** Opening Exercise materials block **

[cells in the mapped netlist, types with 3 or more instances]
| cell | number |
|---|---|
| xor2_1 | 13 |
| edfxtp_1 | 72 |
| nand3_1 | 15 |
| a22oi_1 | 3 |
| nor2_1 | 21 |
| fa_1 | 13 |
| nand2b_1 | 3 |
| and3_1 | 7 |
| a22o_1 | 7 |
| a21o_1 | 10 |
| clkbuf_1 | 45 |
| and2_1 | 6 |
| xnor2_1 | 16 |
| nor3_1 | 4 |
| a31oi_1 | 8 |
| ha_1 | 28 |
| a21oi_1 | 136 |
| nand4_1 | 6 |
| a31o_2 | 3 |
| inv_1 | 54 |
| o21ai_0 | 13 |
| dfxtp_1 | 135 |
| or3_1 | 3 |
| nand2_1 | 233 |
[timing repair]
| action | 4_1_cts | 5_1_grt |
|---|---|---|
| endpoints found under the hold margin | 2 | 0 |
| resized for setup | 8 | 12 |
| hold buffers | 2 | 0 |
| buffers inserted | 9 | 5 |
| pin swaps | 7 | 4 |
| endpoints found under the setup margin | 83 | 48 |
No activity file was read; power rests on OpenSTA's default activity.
**src/hdl/sbe_pkg.sv**
```systemverilog
// Shared codes and controller/datapath handshake types for the basis expansion unit.
package sbe_pkg;

  // Input transaction modes
  localparam logic [1:0] MODE_LOAD_POLY  = 2'd0;
  localparam logic [1:0] MODE_LOAD_BASIS = 2'd1;
  localparam logic [1:0] MODE_START      = 2'd2;

  // Result status codes
  localparam logic [1:0] STATUS_OK       = 2'd0;
  localparam logic [1:0] STATUS_TOO_LONG = 2'd1;
  localparam logic [1:0] STATUS_SAT      = 2'd2;

  // Register indexes (taken from paddr[2])
  localparam logic REG_POLY_LENGTH = 1'b0;
  localparam logic REG_BASIS_SIZE  = 1'b1;

  localparam int CFG_WIDTH = 5;

  // Commands from controller to datapath
  typedef struct packed {
    logic load_poly;
    logic load_basis;
    logic clr_sat;
    logic copy_we;
    logic div_go;
    logic coef_we;
    logic mul_go;
    logic upd_we;
    logic emit;
    logic emit_err;
    logic emit_zero;
    logic emit_last;
  } sbe_cmd_t;

  // Status from datapath to controller
  typedef struct packed {
    logic div_done;
    logic mul_done;
  } sbe_sts_t;

endpackage

```
**src/hdl/sbe_ctrl.sv**
```systemverilog
// Sequencer for copy, divide, multiply-subtract and result phases.
module sbe_ctrl #(
  parameter int MAX_TERMS = 16
) (
  input  logic                                    clk,
  input  logic                                    rst_n,
  input  logic                                    start,
  input  logic [1:0]                              in_mode,
  input  logic [sbe_pkg::CFG_WIDTH-1:0]           poly_length,
  input  logic [sbe_pkg::CFG_WIDTH-1:0]           basis_size,
  input  sbe_pkg::sbe_sts_t                       sts,
  output sbe_pkg::sbe_cmd_t                       cmd,
  output logic                                    busy,
  output logic [$clog2(MAX_TERMS)-1:0]            rem_raddr,
  output logic [$clog2(MAX_TERMS)-1:0]            work_raddr,
  output logic [$clog2(MAX_TERMS)-1:0]            work_waddr,
  output logic [$clog2(MAX_TERMS*MAX_TERMS)-1:0]  basis_raddr,
  output logic [$clog2(MAX_TERMS)-1:0]            coef_raddr,
  output logic [$clog2(MAX_TERMS)-1:0]            coef_waddr,
  output logic [3:0]                              emit_idx
);
  import sbe_pkg::*;

  localparam int AW  = $clog2(MAX_TERMS);
  localparam int CW  = $clog2(MAX_TERMS + 1);
  localparam int BAW = $clog2(MAX_TERMS * MAX_TERMS);

  typedef enum logic [3:0] {
    S_IDLE, S_ERR, S_CPY_RD, S_CPY_WR, S_DIV_RD, S_DIV_GO, S_DIV_WAIT,
    S_UPD_RD, S_UPD_GO, S_UPD_WAIT, S_UPD_WR, S_OUT_RD, S_OUT_EMIT
  } state_t;

  state_t        state_r, state_nxt;
  logic [CW-1:0] p_r, p_nxt, b_r, b_nxt;
  logic [AW-1:0] r_r, r_nxt, l_r, l_nxt;
  logic [7:0]    plen_w, bsz_w, p_w, b_w;
  logic [CW-1:0] rem_idx;

  // Clamp register values to the supported range
  always_comb begin
    plen_w = 8'(poly_length);
    bsz_w  = 8'(basis_size);
    p_w    = (plen_w > 8'(MAX_TERMS)) ? 8'(MAX_TERMS) : plen_w;
    b_w    = (bsz_w > 8'(MAX_TERMS)) ? 8'(MAX_TERMS) : bsz_w;
    if (b_w == 8'd0) begin
      b_w = 8'd1;
    end
  end

  // Next state and commands
  always_comb begin
    state_nxt = state_r;
    p_nxt     = p_r;
    b_nxt     = b_r;
    r_nxt     = r_r;
    l_nxt     = l_r;
    cmd       = '0;
    case (state_r)
      S_IDLE: begin
        cmd.load_poly  = start && (in_mode == MODE_LOAD_POLY);
        cmd.load_basis = start && (in_mode == MODE_LOAD_BASIS);
        if (start && (in_mode == MODE_START)) begin
          p_nxt = CW'(p_w);
          b_nxt = CW'(b_w);
          l_nxt = '0;
          if (p_w > b_w) begin
            state_nxt = S_ERR;
          end else begin
            cmd.clr_sat = 1'b1;
            state_nxt   = (p_w == 8'd0) ? S_OUT_RD : S_CPY_RD;
          end
        end
      end
      S_ERR: begin
        cmd.emit      = 1'b1;
        cmd.emit_err  = 1'b1;
        cmd.emit_last = 1'b1;
        state_nxt     = S_IDLE;
      end
      S_CPY_RD: begin
        state_nxt = S_CPY_WR;
      end
      S_CPY_WR: begin
        cmd.copy_we = 1'b1;
        if (CW'(l_r) == p_r - CW'(1)) begin
          r_nxt     = AW'(p_r - CW'(1));
          l_nxt     = '0;
          state_nxt = S_DIV_RD;
        end else begin
          l_nxt     = l_r + AW'(1);
          state_nxt = S_CPY_RD;
        end
      end
      S_DIV_RD: begin
        state_nxt = S_DIV_GO;
      end
      S_DIV_GO: begin
        cmd.div_go = 1'b1;
        state_nxt  = S_DIV_WAIT;
      end
      S_DIV_WAIT: begin
        if (sts.div_done) begin
          cmd.coef_we = 1'b1;
          l_nxt       = '0;
          state_nxt   = (r_r == '0) ? S_OUT_RD : S_UPD_RD;
        end
      end
      S_UPD_RD: begin
        state_nxt = S_UPD_GO;
      end
      S_UPD_GO: begin
        cmd.mul_go = 1'b1;
        state_nxt  = S_UPD_WAIT;
      end
      S_UPD_WAIT: begin
        if (sts.mul_done) begin
          state_nxt = S_UPD_WR;
        end
      end
      S_UPD_WR: begin
        cmd.upd_we = 1'b1;
        if (l_r == r_r - AW'(1)) begin
          r_nxt     = r_r - AW'(1);
          l_nxt     = '0;
          state_nxt = S_DIV_RD;
        end else begin
          l_nxt     = l_r + AW'(1);
          state_nxt = S_UPD_RD;
        end
      end
      S_OUT_RD: begin
        state_nxt = S_OUT_EMIT;
      end
      S_OUT_EMIT: begin
        cmd.emit      = 1'b1;
        cmd.emit_zero = !(CW'(l_r) < p_r);
        cmd.emit_last = (CW'(l_r) == b_r - CW'(1));
        if (cmd.emit_last) begin
          state_nxt = S_IDLE;
        end else begin
          l_nxt     = l_r + AW'(1);
          state_nxt = S_OUT_RD;
        end
      end
      default: begin
        state_nxt = S_IDLE;
      end
    endcase
  end

  // State and counters
  always_ff @(posedge clk) begin
    if (!rst_n) begin
      state_r <= S_IDLE;
      p_r     <= '0;
      b_r     <= '0;
      r_r     <= '0;
      l_r     <= '0;
    end else begin
      state_r <= state_nxt;
      p_r     <= p_nxt;
      b_r     <= b_nxt;
      r_r     <= r_nxt;
      l_r     <= l_nxt;
    end
  end

  // Memory addresses
  assign rem_idx     = p_r - CW'(1) - CW'(l_r);
  assign rem_raddr   = AW'(rem_idx);
  assign work_raddr  = (state_r == S_DIV_RD) ? r_r : l_r;
  assign work_waddr  = l_r;
  assign basis_raddr = BAW'(r_r) * BAW'(MAX_TERMS)
                     + ((state_r == S_DIV_RD) ? BAW'(r_r) : BAW'(l_r));
  assign coef_raddr  = l_r;
  assign coef_waddr  = r_r;
  assign emit_idx    = 4'(l_r);
  assign busy        = (state_r != S_IDLE);

endmodule

```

** Closing Exercise materials block **

### Your task
What you return must be the lines above that run from the line with "a31oi_1 | 8 |" to the line with "margin | 83 | 48 |", inclusive, each copied exactly.

### Solution to this exercise
| a31oi_1 | 8 |
| ha_1 | 28 |
| a21oi_1 | 136 |
| nand4_1 | 6 |
| a31o_2 | 3 |
| inv_1 | 54 |
| o21ai_0 | 13 |
| dfxtp_1 | 135 |
| or3_1 | 3 |
| nand2_1 | 233 |
[timing repair]
| action | 4_1_cts | 5_1_grt |
|---|---|---|
| endpoints found under the hold margin | 2 | 0 |
| resized for setup | 8 | 12 |
| hold buffers | 2 | 0 |
| buffers inserted | 9 | 5 |
| pin swaps | 7 | 4 |
| endpoints found under the setup margin | 83 | 48 |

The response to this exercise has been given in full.